Most per way gangs have trucks so even the tool cars don't get much use
unless a workshop car is part of the camp
regards John
A model railway can be completed but its never finished

bandmguy

 The railroad would only use what they needed. Keeping it simple was economic.


Doneldon

#6
Jim-

You are absolutely right.  I've seen lots of railroad cranes -- every road needs them nearby -- but I've never seen one under way.  Lots of speeders, mostly in the past as there are roads, using the term loosely, adjacent to most tracks so mow crews can get there by truck.  That's both quicker and safer.  However, something bothers me about seeing trucks running down the dirt roads to work on the rails.  It seems incongruous and unpleasantly ironic.  Even sad, like the trucks and roads have won and the railroads can only exist because the trucks let them.
                                                                                                    -- D

RAM

Few if any rialroads still have wrecking cranes.  The smaller mow cranes are still common.  How ever cranes on truck with couplers on the back are making inroads.

Jim Banner

This video gives some idea of what a modern MOW train uses to maintain the track.

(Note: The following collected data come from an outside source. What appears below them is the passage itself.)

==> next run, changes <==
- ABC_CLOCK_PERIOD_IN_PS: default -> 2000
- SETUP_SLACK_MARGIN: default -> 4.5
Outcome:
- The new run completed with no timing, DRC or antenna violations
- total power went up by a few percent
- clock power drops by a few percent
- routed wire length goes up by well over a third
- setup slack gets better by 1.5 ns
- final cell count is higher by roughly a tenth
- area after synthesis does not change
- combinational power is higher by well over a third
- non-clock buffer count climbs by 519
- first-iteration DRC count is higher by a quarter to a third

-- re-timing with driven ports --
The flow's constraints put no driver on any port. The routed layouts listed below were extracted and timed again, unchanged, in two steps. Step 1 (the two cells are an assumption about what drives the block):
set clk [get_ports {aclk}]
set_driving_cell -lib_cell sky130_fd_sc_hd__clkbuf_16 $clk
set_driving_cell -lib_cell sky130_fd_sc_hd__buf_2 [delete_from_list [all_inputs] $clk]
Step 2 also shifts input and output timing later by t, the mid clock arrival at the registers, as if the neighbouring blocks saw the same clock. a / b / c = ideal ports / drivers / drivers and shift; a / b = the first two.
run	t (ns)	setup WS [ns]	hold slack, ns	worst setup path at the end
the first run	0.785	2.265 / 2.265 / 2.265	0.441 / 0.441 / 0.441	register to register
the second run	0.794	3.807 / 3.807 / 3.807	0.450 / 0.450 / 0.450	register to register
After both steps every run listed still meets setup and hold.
What follows belongs to an exercise in optimizing a design on an open flow for small area, a short achievable clock period and few clock cycles per item; a production flow would make more cautious choices.
Where RTL was checked, it was by simulation tests only, not by an equivalence proof against the original.
Only the layout flow was run in run 8; the RTL was not checked for function there.

## design/flow/run.sh

```bash
#!/bin/bash
# synth_recipe.tcl (not shown) runs the flow's synth.tcl, then flattens the netlist and writes it again
# the make line also repeats each setting of config.mk as NAME=value (left out here)
make -C /OpenROAD-flow-scripts/flow DESIGN_CONFIG=/design/flow/config.mk WORK_HOME=/design/flow/orfs CLKGATE_MAP_FILE= SYNTH_SCRIPT=/design/flow/synth_recipe.tcl finish
```

## design/flow/constraint.sdc

```tcl
create_clock -name core_clock -period 10.5 [get_ports {clk}]
set_input_delay 2.1000 -clock core_clock [delete_from_list [all_inputs] [get_ports {clk}]]
set_output_delay 2.1000 -clock core_clock [all_outputs]
set_load 0.01 [all_outputs]
```

## design/flow/config.mk

```make
export PLATFORM = sky130hd
export DESIGN_NAME = ccu_muldiv_seq
export DESIGN_NICKNAME = ccu_muldiv_seq
export VERILOG_FILES = /design/flow/design.v
export SDC_FILE = /design/flow/constraint.sdc
export NUM_CORES = 4
export LEC_CHECK = 0
export CAP_MARGIN = 20
export CORE_MARGIN = 2
export CORE_UTILIZATION = 40
export SETUP_SLACK_MARGIN = 5
export SLEW_MARGIN = 20
```

## design/flow/design.v

```verilog
module ccu_muldiv_seq (
    input  logic        clk,
    input  logic        rst,
    input  logic        start,
    input  logic [7:0]  alu_mode,
    input  logic [31:0] src1,
    input  logic [31:0] src2,
    input  logic        flush,
    output logic        stall,
    output logic        done,
    output logic [31:0] result,
    output logic        ccu_ans_mux_sel,
    output logic [1:0]  state_dbg
);
    localparam logic [1:0] S_IDLE = 2'd0, S_MUL = 2'd1, S_DIV = 2'd2, S_DONE = 2'd3;
    localparam logic [2:0] P_PREP = 3'd0,   
                           P_INIT = 3'd1,   
                           P_STEP = 3'd2,   
                           P_CORR = 3'd3,   
                           P_FIX  = 3'd4;   
    function automatic logic [31:0] smear(input logic [31:0] x);
        for (int i = 31; i >= 0; i--)
            smear[i] = (i == 31) ? x[31] : (x[i] | smear[i + 1]);
    endfunction
    function automatic logic [5:0] tlen(input logic [31:0] t);
        logic [32:0] te;
        tlen = 6'd0;
        te = {1'b0, t};
        for (int i = 0; i < 32; i++)
            if (te[i] & ~te[i + 1]) tlen = 6'(i + 1);
    endfunction
    function automatic logic [8:0] pairs(input logic [31:0] s);
        pairs[0] = 1'b1;
        for (int k = 1; k < 9; k++)
            pairs[k] = s[4 * k - 1];
    endfunction
    function automatic logic [2:0] booth(input logic [2:0] w);
        booth = {w[1] ^ w[0],
                 (w[2] & ~w[1] & ~w[0]) | (~w[2] & w[1] & w[0]),
                 w[2]};
    endfunction
    logic [1:0]  state;
    logic [2:0]  ph;
    logic [5:0]  ptr;        
    logic [31:0] M;          
    logic [31:0] D;          
    logic [31:0] R;          
    logic        rs;         
    logic [31:0] H;          
    logic [4:0]  hc;         
    logic [5:0]  w1_r, w2_r;
    logic [1:0]  op_r;
    logic        n1_r, msign, dsign, sel_r, negres;
    logic        c_one, c_two, c_neg, c_xr, c_xh, c_xz, dbit;
    logic        h_one, h_two, h_neg;
    logic [2:0]  op;
    logic        is_md, accept, s1, s2, n1, n2, dz, swap, early;
    logic [31:0] S1, S2, S1n;
    logic [8:0]  T1, T2, Tm, L;
    logic [36:0] f1, f2;
    logic [4:0]  wf1, wf2;
    logic [3:0]  kbin;
    logic [5:0]  bc1, bc2, bcf;
    assign op     = alu_mode[2:0];
    assign is_md  = (alu_mode[7:4] == 4'h4);
    assign accept = (state == S_IDLE) & start & is_md & ~flush;
    assign s1     = op[2] ? ~op[0] : (op[1:0] != 2'b11);
    assign s2     = op[2] ? ~op[0] : ~op[1];
    assign n1     = s1 & src1[31];
    assign n2     = s2 & src2[31];
    assign dz     = (src2 == 32'd0);
    assign S1     = smear(src1 ^ {32{n1}});
    assign S2     = smear(src2 ^ {32{n2}});
    assign T1     = pairs(S1);
    assign T2     = pairs(S2);
    assign Tm     = T1 & T2;
    assign L      = Tm & ~{1'b0, Tm[8:1]};
    assign swap   = |(T1 & ~T2);
    assign f1     = {{4{n1}}, src1, 1'b0};
    assign f2     = {{4{n2}}, src2, 1'b0};
    always_comb begin
        wf1  = 5'd0;
        wf2  = 5'd0;
        kbin = 4'd0;
        for (int k = 0; k < 9; k++) begin
            wf1  = wf1 | ({5{L[k]}} & f1[4 * k +: 5]);
            wf2  = wf2 | ({5{L[k]}} & f2[4 * k +: 5]);
            kbin = kbin | ({4{L[k]}} & 4'(k));
        end
    end
    assign bc1    = {booth(wf1[4:2]), booth(wf1[2:0])};
    assign bc2    = {booth(wf2[4:2]), booth(wf2[2:0])};
    assign bcf    = swap ? bc2 : bc1;
    assign S1n    = n1 ? {S1[30:0], 1'b1} : S1;
    assign early  = dz | (|(S2 & ~S1n));
    logic        is_div, last, ge, dneg, fixr;
    logic [5:0]  pn;
    logic [6:0]  i0, ip1;
    logic [31:0] hsum;
    logic [36:0] mx, dext, mag, hmag, ya, yh, xa, sum;
    logic [4:0]  win;
    assign is_div = state[1];
    assign dneg   = dsign & D[31];
    assign last   = (ptr == 6'd0);
    assign pn     = ptr - 6'd1;
    assign mx     = {{4{msign & M[31]}}, M, 1'b0};
    assign win    = mx[{pn[3:0], 2'b00} +: 5];
    assign dext   = {{5{dneg}}, D};
    assign i0     = {1'b0, w1_r} + {6'd0, n1_r} - {1'b0, w2_r};
    assign ip1    = i0 + 7'd1;
    assign mag  = c_one ? dext
                : c_two ? {dext[35:0], 1'b0}
                : {5'd0, ({32{c_xr}} & R) | ({32{c_xh}} & H)};
    assign hmag = h_one ? dext
                : h_two ? {dext[35:0], 1'b0}
                : 37'd0;
    assign ya  = mag ^ {37{c_neg}};
    assign yh  = {hmag[34:0] ^ {35{h_neg}}, {2{h_neg & is_div}}};
    assign xa  = c_xz ? 37'd0
               : is_div ? {{3{rs}}, R, dbit, 1'b0}
               : {5'd0, R[27:0], 1'b0, h_neg, 2'b00};
    assign sum = xa + ya + yh + {36'd0, c_neg | (h_neg & is_div)};
    assign ge  = ~sum[36];
    assign hsum = H + {{27{hc[4]}}, hc};
    assign fixr = op_r[1] & ~ge;
    always_ff @(posedge clk or posedge rst) begin
        if (rst) begin
            state <= S_IDLE;
        end else begin
            case (state)
                S_IDLE: if (accept) state <= !op[2] ? S_MUL : (early ? S_DONE : S_DIV);
                S_MUL: begin
                    if (flush)
                        state <= S_IDLE;
                    else if (ph == P_FIX || (last && !negres))
                        state <= S_DONE;
                end
                S_DIV: begin
                    if (flush)
                        state <= S_IDLE;
                    else if (ph == P_FIX || (ph == P_CORR && !negres) ||
                             (ph == P_STEP && last && !fixr && !negres))
                        state <= S_DONE;
                end
                default: state <= S_IDLE;
            endcase
        end
    end
    always_ff @(posedge clk) begin
        ptr  <= pn;
        dbit <= M[pn[4:0]] & ~pn[5];
        hc   <= (state == S_MUL) ? sum[36:32] : 5'd0;
        rs   <= 1'b0;
        R    <= sum[31:0];
        H    <= {hsum[27:0], R[31:28]};
        {h_one, h_two, h_neg, c_one, c_two, c_neg} <= {booth(win[4:2]), booth(win[2:0])};
        {c_xr, c_xh, c_xz} <= 3'b000;
        case (state)
            S_IDLE: begin
                ptr <= {2'b00, kbin};
                R   <= op[2] ? src1 : 32'd0;
                H   <= {32{op[2] & dz}};
                if (op[2]) begin
                    {h_one, h_two, h_neg, c_one, c_two, c_neg} <= {5'b00000, n1};
                    {c_xr, c_xh, c_xz} <= 3'b101;
                end else begin
                    {h_one, h_two, h_neg, c_one, c_two, c_neg} <= bcf;
                end
            end
            S_MUL: if (ph == P_FIX) H <= hsum;
            S_DIV: begin
                {h_one, h_two, h_neg, c_one, c_two, c_neg} <= {5'b00001, ge ^ dneg};
                H <= {H[30:0], ge};
                case (ph)
                    P_PREP: H <= 32'd0;
                    P_INIT: begin
                        R    <= M >> ip1[5:0];
                        H    <= 32'd0;
                        ptr  <= i0[5:0];
                        dbit <= M[i0[4:0]] & ~i0[5];
                        c_neg <= ~dneg;
                    end
                    P_STEP: begin
                        {rs, R} <= sum[33:1];
                        if (last) begin
                            if (fixr) begin
                                {h_one, h_two, h_neg, c_one, c_two, c_neg} <= {2'b10, dneg, 3'b000};
                            end else begin
                                {h_one, h_two, h_neg, c_one, c_two, c_neg} <= 6'b000001;
                                {c_xr, c_xh, c_xz} <= {op_r[1], ~op_r[1], 1'b1};
                            end
                        end
                    end
                    P_CORR: begin
                        R <= sum[33:2];
                        {h_one, h_two, h_neg, c_one, c_two, c_neg} <= 6'b000001;
                        {c_xr, c_xh, c_xz} <= 3'b101;
                    end
                    default: ;
                endcase
            end
            default: ;
        endcase
    end
    always_ff @(posedge clk) begin
        case (state)
            S_IDLE: begin
                M      <= (!op[2] && swap) ? src2 : src1;
                D      <= (!op[2] && swap) ? src1 : src2;
                msign  <= swap ? s2 : s1;
                dsign  <= swap ? s1 : s2;
                op_r   <= op[1:0];
                w1_r   <= tlen(S1);
                w2_r   <= tlen(S2);
                n1_r   <= n1;
                ph     <= op[2] ? (n1 ? P_PREP : P_INIT) : P_STEP;
                negres <= op[2] ? (op[1] ? n1 : (n1 ^ n2)) : (op[1:0] != 2'b00);
                sel_r  <= op[2] ? op[1] : (op[1:0] == 2'b00);
            end
            S_MUL: if (last) ph <= P_FIX;
            S_DIV: begin
                case (ph)
                    P_PREP: begin
                        M  <= sum[31:0];
                        ph <= P_INIT;
                    end
                    P_INIT: ph <= P_STEP;
                    P_STEP: if (last) ph <= fixr ? P_CORR : P_FIX;
                    P_CORR: ph <= P_FIX;
                    default: sel_r <= 1'b1;
                endcase
            end
            default: ;
        endcase
    end
    assign result          = sel_r ? R : H;
    assign stall           = accept | (state == S_MUL) | (state == S_DIV);
    assign done            = (state == S_DONE);
    assign ccu_ans_mux_sel = done;
    assign state_dbg       = state;
endmodule
```

==> results.toml, run 1 <==
[run_status]
status = "timing/DRC/antenna clean"

[timing]
fmax_ghz = 0.1762
tns_ps = 0
holdWs_ps = 604.1
relSlewSlack_pct = 26.61
fin_crit_sh_pct = 54.05
setup_viol = 0
layout_min_cycle_time_ps = 5675
slew_viol_final = 0
timing_hold_violations_final = 0
rsz0062_at_grt = "yes"
tightest_slew_ps = 1089
skew_ps = 13.84

[clock_network]
ctsLongestPathBuffers = 2
clk_pin_slew_ps = 80
clk_latency_ps = 510
hold_buffers = 0
cts.sinks = 173
cts_made_buffers = 17
root_buffer = "clkbuf_16"
cts_tree = "yes"
htreeDepth = 4

[floorplan]
core_sq_mm = 0.05234
rows = 84
chipWidth_um = 233.8
die-area_sq_mm = 0.05464
ios = 113
initial_core_util_pct = 40.34
die_h_um = 233.8

[worst_hold_path]
hold_class = "register to register"
holdCritStartpoint = "op_r[1]"
hold_end = "c_xh"
hold_depth = 1

[place]
hpwl_um = 70860
dpl_cell_area_sq_mm = 0.02264
io_buffers = 111
place.gp.congestion = 0.9846

[setup_path]
crit_path_max_fanout = 8
critPathBufInv = 1
reg2reg_setup_slack_ps = 5340
crit_chain = "clkdlybuf4s50_1 > nor2_1 > nand3_1 > nor3_1 > and3_1 > a311oi_1 > nand4_1 > or4_1 > nor3_1 > a31oi_2 > mux2_2"
r2r.worst_path.cells = 16
reg2reg_to = "R[30]"
cp.required_ps = 10880
cp-end-kind = "register"
critPathLaunchType = "primary input"
slowest_stage = "clkdlybuf4s50_1"
path_class = "primary input to register"
crit_family = "simple AND/OR/NAND/NOR gates"
max_stage_delay_ps = 850
cp_common_cell = "nor3_1"
timing.rr.start = "h_one"
worst_ep_arrival_time_ps = 6060

[yosys]
ys_seq_elements = 173
synthesis.nets = 2869
yosysMostFrequentCell = "nand2_1"
yosys.area.top_type = "edfxtp_1"
yosysTopAreaCellShare_pct = 12.09
synth_cell_type_count = 97
synth_cells = 2672
synth_warnings = 1
synth-seq-area-share_pct = 20.48
syn_area_sq_mm = 0.02111
synth-async-reset-ratio_pct = 1.156
synth_common_cells = "nand2_1 (277), a21oi_1 (272), nor2_1 (231), o21ai_0 (197), clkbuf_1 (172)"
synth_flop_cell = "dfxtp_1"
synth-edff-count = 85
synth_area_leaders = "edfxtp_1 (12%), dfxtp_1 (8.2%), a21oi_1 (6.4%)"
avgSynthCellArea_sq_um = 7.902

[final_layout]
diodes = 0
nNetsFinal = 2862
fill_cells = 5219
design_area_sq_mm = 0.02366
postLayoutCoreUtil_pct = 45.20
drive_gt1_share_pct = 11.31
area_growth_pct = 12.05

[drt]
drtPass1Iterations = 8
drt-total-wl_um = 96400
viasPerCell = 6.754
vias = 22740
drc = 0
dr.first_iter.drc_count = 2673
wl_per_cell_um = 28.64
postRouteAntennaNets = 0

[grt]
antenna_found_initial = 0
grt-ovfl-total = 0
grt_start_max_net_pins = 67
grt_pass1_wl_um = 140200
grt_util_all_layers_pct = 34.68
grt_pass1_vias = 21470

[run]
cap_violations = 0
This is an optimization exercise on Yosys and OpenROAD, whose aim is small area, a short achievable clock period and few clock cycles per item, not a production implementation. Function was checked by simulation only, so behaviour that the tests miss may differ from the original. Power is estimated from default activity; no workload was simulated.

==> flow/design.v <==
package scet_pkg;
    localparam int KEY_W     = 64;
    localparam int VALUE_W   = 32;
    localparam int OPCODE_W  = 2;
    localparam int COUNT_W   = 5;
    localparam int S_DATA_W  = 96;
    localparam int M_DATA_W  = 8;
    localparam int ENTRIES_DEF    = 16;
    localparam int KEY_BITS_DEF   = 64;
    localparam int VALUE_BITS_DEF = 32;
    typedef logic [OPCODE_W-1:0] opcode_t;
    localparam opcode_t OP_INSERT = 2'd0;
    localparam opcode_t OP_REMOVE = 2'd1;
    localparam opcode_t OP_SEARCH = 2'd2;
    localparam opcode_t OP_PRUNE  = 2'd3;
    typedef logic [COUNT_W-1:0] count_t;
    localparam count_t COUNT_MAX = 5'd31;
endpackage
module scet_ram #(
    parameter int WIDTH = 8,
    parameter int DEPTH = 16
) (
    input  logic                   aclk,
    input  logic [DEPTH-1:0]       we,
    input  logic [WIDTH-1:0]       wdata,
    output logic [DEPTH*WIDTH-1:0] rdata
);
    logic [WIDTH-1:0] mem [DEPTH];
    always_ff @(posedge aclk) begin
        for (int i = 0; i < DEPTH; i++) begin
            if (we[i]) begin
                mem[i] <= wdata;
            end
        end
    end
    always_comb begin
        for (int i = 0; i < DEPTH; i++) begin
            rdata[i*WIDTH +: WIDTH] = mem[i];
        end
    end
endmodule
Background: an optimization exercise with open tools, aiming at small area. Do not read the settings as production practice.
Function was checked by simulation only, so behaviour that the tests miss may differ from the original.
Power and IR drop assume default switching activity.

==> flow/design.v <==
`default_nettype none
package hdc_pkg;
  localparam int unsigned HV_DIM     = 128;
  localparam int unsigned IM_ADDR_W  = 10;
  localparam int unsigned SET_W      = 3;
  localparam int unsigned INDEX_W    = 7;
  localparam int unsigned SEED_W     = 32;
  localparam int unsigned NUM_SETS   = 8;
  localparam int unsigned BUND_CNT_W = 8;
  localparam logic [SEED_W-1:0] CIM_BASE_SEED = 32'd621635317;
  localparam logic [NUM_SETS*SEED_W-1:0] ORTHO_SEEDS = {
    32'd2535149661,
    32'd2525737372,
    32'd4032445525,
    32'd811160829,
    32'd2850820469,
    32'd3074702788,
    32'd2391206478,
    32'd1103779247
  };
endpackage
module hdc_nor2  (input wire a, input wire b, output wire y);                  assign y = ~(a | b);              endmodule
module hdc_and2  (input wire a, input wire b, output wire y);                  assign y = a & b;                 endmodule
module hdc_xor2  (input wire a, input wire b, output wire y);                  assign y = a ^ b;                 endmodule
module hdc_xnor2 (input wire a, input wire b, output wire y);                  assign y = ~(a ^ b);              endmodule
module hdc_o21ai (input wire a1, input wire a2, input wire b1, output wire y); assign y = ~((a1 | a2) & b1);     endmodule
module hdc_o21a  (input wire a1, input wire a2, input wire b1, output wire y); assign y = (a1 | a2) & b1;        endmodule
module hdc_a221o (input wire a1, input wire a2, input wire b1, input wire b2, input wire c1, output wire y);
  assign y = (a1 & a2) | (b1 & b2) | c1;
endmodule
module hdc_a22o  (input wire a1, input wire a2, input wire b1, input wire b2, output wire y);
  assign y = (a1 & a2) | (b1 & b2);
endmodule
module hdc_mux2i (input wire a0, input wire a1, input wire s, output wire y);  assign y = ~(s ? a1 : a0);         endmodule
`default_nettype wire
`default_nettype none
module item_mem_port (
  input  logic        cim_i,
  input  logic [2:0]  set_i,
  input  logic [4:0]  rot_i,      
  output logic [31:0] nrot_o
);
  logic [31:0] seed;
  logic [4:0]  sel;
  logic [31:0] st [6];
  assign seed  = (cim_i ? hdc_pkg::CIM_BASE_SEED
                        : hdc_pkg::ORTHO_SEEDS[set_i*32 +: 32]);
  assign sel   = rot_i & {5{~cim_i}};
  assign st[0] = seed;
  for (genvar k = 0; k < 5; k++) begin : g_stage
    for (genvar j = 0; j < 32; j++) begin : g_bit
      hdc_mux2i u_mux (
        .a0 ( st[k][j]                   ),
        .a1 ( st[k][(j + 32 - (1 << k)) % 32] ),
        .s  ( sel[k]                     ),
        .y  ( st[k+1][j]                 )
      );
    end
  end
  assign nrot_o = st[5];
endmodule
`default_nettype wire
`default_nettype none
module hv_bundler (
  input  logic         clk_i,
  input  logic         arst_n_i,
  input  logic         valid_i,
  input  logic         last_i,
  input  logic [127:0] e_i,        
  output logic         par_o,      
  output logic [127:0] qhv_o,
  output logic         qhv_valid_o
);
  logic start_q;
  logic par_q;
  logic qhv_valid_q;
  logic [127:0][7:0] x_q;
  logic [127:0][7:0] x_d;
  always_ff @(posedge clk_i or negedge arst_n_i) begin
    if (!arst_n_i) begin
      start_q     <= 1'b1;
      par_q       <= 1'b0;
      qhv_valid_q <= 1'b0;
    end else begin
      qhv_valid_q <= valid_i & last_i;
      if (valid_i) begin
        start_q <= last_i;
        par_q   <= ~par_o;
      end
    end
  end
  assign par_o = par_q & ~start_q;
  logic nvalid, nstart;
  assign nvalid = ~valid_i;
  assign nstart = ~start_q;
  for (genvar i = 0; i < 128; i++) begin : g_pos
    logic [7:0] t;     
    logic [6:0] nm, u;
    logic       m7;
    assign t[0] = e_i[i];
    for (genvar k = 0; k < 7; k++) begin : g_bit
      hdc_nor2 u_nm (.a(x_q[i][k]), .b(start_q), .y(nm[k]));
      if (k % 2 == 0) begin : g_even
        hdc_nor2  u_u (.a(nvalid), .b(t[k]), .y(u[k]));
        hdc_o21ai u_t (.a1(x_q[i][k]), .a2(start_q), .b1(t[k]), .y(t[k+1]));
      end else begin : g_odd
        hdc_and2  u_u (.a(valid_i), .b(t[k]), .y(u[k]));
        hdc_nor2  u_t (.a(t[k]), .b(nm[k]), .y(t[k+1]));
      end
      hdc_xnor2 u_d (.a(nm[k]), .b(u[k]), .y(x_d[i][k]));
    end
    hdc_and2  u_m7 (.a(x_q[i][7]), .b(nstart), .y(m7));
    hdc_xnor2 u_d7 (.a(m7), .b(t[7]), .y(x_d[i][7]));
    assign qhv_o[i] = x_q[i][7];
  end
  always_ff @(posedge clk_i) begin
    x_q <= x_d;
  end
  assign qhv_valid_o = qhv_valid_q;
endmodule
`default_nettype wire
`default_nettype none
module hdc_encoder_top (
  input  logic              clk_i,
  input  logic              arst_n_i,
  input  logic              req_valid_i,
  input  logic              req_last_i,
  input  logic              req_cim_a_i,
  input  logic              req_cim_b_i,
  input  logic [9:0]        req_addr_a_i,
  input  logic [9:0]        req_addr_b_i,
  output logic [127:0]      qhv_o,
  output logic              qhv_valid_o
);
  logic       valid_q;
  logic       last_q;
  logic       cim_a_q, cim_b_q;
  logic [2:0] set_a_q, set_b_q;
  logic [4:0] rot_a_q, rot_b_q;
  logic [6:0] lo_q, hi_q;
  logic [6:0] flip_a, flip_b, lo_d, hi_d;
  assign flip_a = req_cim_a_i ? req_addr_a_i[9:3] : 7'd0;
  assign flip_b = req_cim_b_i ? req_addr_b_i[9:3] : 7'd0;
  assign lo_d   = (flip_a < flip_b) ? flip_a : flip_b;
  assign hi_d   = (flip_a < flip_b) ? flip_b : flip_a;
  always_ff @(posedge clk_i or negedge arst_n_i) begin
    if (!arst_n_i) begin
      valid_q <= 1'b0;
    end else begin
      valid_q <= req_valid_i;
    end
  end
  always_ff @(posedge clk_i) begin
    last_q  <= req_last_i;
    cim_a_q <= req_cim_a_i;
    cim_b_q <= req_cim_b_i;
    set_a_q <= req_addr_a_i[9:7];
    set_b_q <= req_addr_b_i[9:7];
    rot_a_q <= req_addr_a_i[4:0];
    rot_b_q <= req_addr_b_i[4:0];
    lo_q    <= lo_d;
    hi_q    <= hi_d;
  end
  logic         par, nvalid;
  logic [31:0]  nrot_a, nrot_b, per_x, per_p, per;
  logic [6:0]   lo, hi;
  assign nvalid = ~valid_q;
  item_mem_port u_im_a (.cim_i(cim_a_q), .set_i(set_a_q), .rot_i(rot_a_q), .nrot_o(nrot_a));
  item_mem_port u_im_b (.cim_i(cim_b_q), .set_i(set_b_q), .rot_i(rot_b_q), .nrot_o(nrot_b));
  for (genvar j = 0; j < 32; j++) begin : g_per
    hdc_xnor2 u_x (.a(nrot_a[j]), .b(nrot_b[j]), .y(per_x[j]));
    hdc_xor2  u_p (.a(per_x[j]), .b(par), .y(per_p[j]));
    hdc_nor2  u_v (.a(nvalid), .b(per_p[j]), .y(per[j]));
  end
  assign lo = lo_q;
  assign hi = hi_q;
  logic [7:0]  grp_f, grp_a, grp_b;
  logic [15:0] ge_l, lt_l;
  logic        same;
  assign same = lo[6:4] == hi[6:4];
  always_comb begin
    for (int v = 0; v < 8; v++) begin
      grp_f[v] = valid_q & (v > lo[6:4]) & (v < hi[6:4]);
      grp_a[v] = valid_q & (v == lo[6:4]);
      grp_b[v] = valid_q & (v == hi[6:4]) & ~same;
    end
    for (int v = 0; v < 16; v++) begin
      lt_l[v] = v < hi[3:0];
      ge_l[v] = (v >= lo[3:0]) & (~same | lt_l[v]);
    end
  end
  logic [127:0] band, e;
  for (genvar i = 0; i < 128; i++) begin : g_bind
    if (i / 16 == 0) begin : g_first
      hdc_and2  u_bd (.a(grp_a[0]), .b(ge_l[i%16]), .y(band[i]));
    end else if (i / 16 == 7) begin : g_last
      hdc_a22o  u_bd (.a1(grp_a[7]), .a2(ge_l[i%16]), .b1(grp_b[7]), .b2(lt_l[i%16]), .y(band[i]));
    end else begin : g_mid
      hdc_a221o u_bd (.a1(grp_a[i/16]), .a2(ge_l[i%16]), .b1(grp_b[i/16]), .b2(lt_l[i%16]),
                      .c1(grp_f[i/16]), .y(band[i]));
    end
    hdc_xor2  u_e  (.a(per[i % 32]), .b(band[i]), .y(e[i]));
  end
  hv_bundler u_bundler (
    .clk_i       ( clk_i       ),
    .arst_n_i    ( arst_n_i    ),
    .valid_i     ( valid_q     ),
    .last_i      ( last_q      ),
    .e_i         ( e           ),
    .par_o       ( par         ),
    .qhv_o       ( qhv_o       ),
    .qhv_valid_o ( qhv_valid_o )
  );
endmodule
`default_nettype wire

http://www.youtube.com/watch?v=qFE8nmKpmXY

Jim
Growing older is mandatory but growing up is optional.

Guilford Guy

Quote from: bandmguy on July 07, 2010, 02:58:48 AM
The railroad would only use what they needed. Keeping it simple was economic.

Kind of amusing that that railroad still uses a pair of big hooks, while almost, if not all other railroads have gotten rid of them.

http://photos.nerail.org/showpic/?2010042219135126285.jpg
It's difficult to see in this picture, but there is a bunk car, 2 tool/supplies cars, the 2 big hooks and accompanying flat cars, a couple more tool/supplies cars, and another bunk car. (They combined the 2 wreck trains for this scenario)

Old Baggage Cars, troop sleepers(converted into a boxcar in this case), and coaches are often found in MOW service. Older boxcars, flatcars, and gondolas were also fairly common.